Ammonium ( ${\text{NH}}_4^{+}$ ) is an undesirable by-product of photocatalytic nitrate ( ${\text{NO}}_3^{-}$ ) reduction since it is harmful to aquatic life once it converts into ammonia (NH3). This research investigated the removal efficiency of ${\text{NO}}_3^{-}$ and for the first time quantified the relationships of initial nitrate concentrations ([ ${\text{NO}}_3^{-}$ ]0) and photocatalyst dosages on the remaining ammonium ( ${\text{NH}}_4^{+}$ ) in synthetic wastewater using photocatalytic reduction process with either nanoparticle titanium dioxide (TiO2) or 1.0%Ag-TiO2 under Ultraviolet A (UVA). The experiments were systematically carried out under various combinations of [ ${\text{NO}}_3^{-}$ ]0 (10, 25, 50, 80, and 100 mg-N/L) and photocatalyst dosages (0.1, 0.5, 1.0, and 2.0 g). The ${\text{NO}}_3^{-}$ removal efficiency of both photocatalysts was 98.96-99.98%, and the catalytic selectivity products were nitrogen gas (N2), nitrite ( ${\text{NO}}_2^{-}$ ), and ${\text{NH}}_4^{+}$ . Of the two photocatalysts under comparable experimental conditions, 1.0%Ag-TiO2 provided better ${\text{NO}}_3^{-}$ removal efficiency.

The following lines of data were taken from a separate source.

This design comes from an exercise in tuning for small area on the open sky130 flow, not from production work.
In this exercise RTL edits were held to simulation tests only and were not proved equivalent to the original.

Design rds_group_decoder, start of the top module:
module rds_group_decoder (
    input  wire        clk,
    input  wire        rst,           
    input  wire [1:0]  mode,          
    input  wire [1:0]  corr,          
    input  wire [3:0]  loss_n,        
    input  wire        lock,          
    input  wire        bit_valid,
    input  wire        bit_in,
    output wire [1:0]  rds_sync,      
    output reg         rec_valid,
    output wire [15:0] rec_blk_a,
    output wire [15:0] rec_blk_b,
    output wire [15:0] rec_blk_c,
    output wire [15:0] rec_blk_d,
    output wire [7:0]  rec_bstat,
    output wire [5:0]  rec_flags,
    output wire [4:0]  rec_cbits,
    output wire [15:0] rec_pi_conf,
    output wire        sync_evt,
    output reg  [2:0]  sync_off,
    output reg         loss_evt,
    output wire        loss_cause,    
    output reg         pi_evt,
    output wire [15:0] pi_new
);
    localparam [9:0] OFS_A  = 10'h0FC;
    localparam [9:0] OFS_B  = 10'h198;
    localparam [9:0] OFS_C  = 10'h168;
    localparam [9:0] OFS_CP = 10'h350;
    localparam [9:0] OFS_D  = 10'h1B4;
    localparam [9:0] OFS_E  = 10'h000;
    localparam [9:0] X26    = 10'h0EE;    
    localparam [1:0] ST_OK    = 2'd0;
    localparam [1:0] ST_SMALL = 2'd1;
    localparam [1:0] ST_LARGE = 2'd2;
    localparam [1:0] ST_BAD   = 2'd3;
  ...
For scale: about 180 flip-flops, ~140 I/O pins, ~8800 um^2 of cells after synthesis.
Settings: LEC_CHECK=0, ABC_AREA=1, CAP_MARGIN=0, CORE_MARGIN=2, CORE_UTILIZATION=40, CTS_BUF_LIST=sky130_fd_sc_hd__clkbuf_8, CTS_CLUSTER_SIZE=16, GPL_TIMING_DRIVEN=0, PLACE_DENSITY=0.6, SLEW_MARGIN=0; clock period 12.0 ns.
standard.sh (not shown) runs the stock make flow with config.mk's settings and CLKGATE_MAP_FILE= SYNTH_SCRIPT=/design/flow/synth_recipe.tcl, a recipe that flattens the netlist after the stock synthesis.
==> flow/flow/run.sh <==
#!/bin/bash
# The standard layout, with these changes:
#  - synthesis maps the logic with an area-oriented ABC script (flow/area.abc);
#    adders are left to ABC; registers, flattening and renaming are as in
#    the standard flow's own synthesis script (flow/synth_area.tcl);
#  - each input and output port gets the smallest buffer, buf_1;
#  - clock tree: buf_8 clock buffers for clusters of up to 16 registers, a
#    buf_4 at the root, and no dummy loads.
set -euo pipefail
here=$(pwd)
export AREA_ABC_SCRIPT="$here/flow/area.abc"
bash standard.sh SYNTH_SCRIPT="$here/flow/synth_area.tcl" \
    SYNTH_INSBUF=0 BUFFER_PORTS_ARGS="-buffer_cell sky130_fd_sc_hd__buf_1" \
    CTS_ARGS="-sink_clustering_enable -repair_clock_nets -sink_clustering_size 16 -buf_list sky130_fd_sc_hd__clkbuf_8 -root_buf sky130_fd_sc_hd__clkbuf_4 -dont_use_dummy_load" \
    finish > standard_flow.log 2>&1
==> flow/flow/area.abc <==
strash
&get -n
&deepsyn -T 60
&put
dch -f
amap
topo
==> flow/flow/synth_area.tcl <==
# The standard flow's synthesis script (synth_recipe.tcl), with the logic mapped for area:
# ABC runs flow/area.abc instead of ORFS's script, and adders are left to ABC
# rather than extracted as half and full adder cells. Registers, flattening
# and renaming are as in the standard flow's script.
proc synth {args} { yosys synth -nofsm -noshare {*}$args }
proc extract_fa {args} {}
proc abc {args} {
  set i [lsearch -exact $args -script]
  if { $i >= 0 } { lset args [expr {$i + 1}] $::env(AREA_ABC_SCRIPT) }
  yosys abc {*}$args
}
source $::env(SCRIPTS_DIR)/synth.tcl
# left out here: clear keep_hierarchy, flatten, clean up, hide names made inside functions, write 1_2_yosys.v
The starting point passed the timing, design-rule and antenna checks.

For both photocatalysts, the remaining ${\text{NH}}_4^{+}$ was predominantly determined by [ ${\text{NO}}_3^{-}$ ]0; higher [ ${\text{NO}}_3^{-}$ ]0 led to higher ${\text{NH}}_4^{+}$ . Multiple linear regression analysis confirmed the dominant role of [ ${\text{NO}}_3^{-}$ ]0 in the remaining ${\text{NH}}_4^{+}$ . The photocatalyst dosage could play an essential role in limiting ${\text{NH}}_4^{+}$ in the treated wastewater, with large variation in [ ${\text{NO}}_3^{-}$ ]0 from different sources.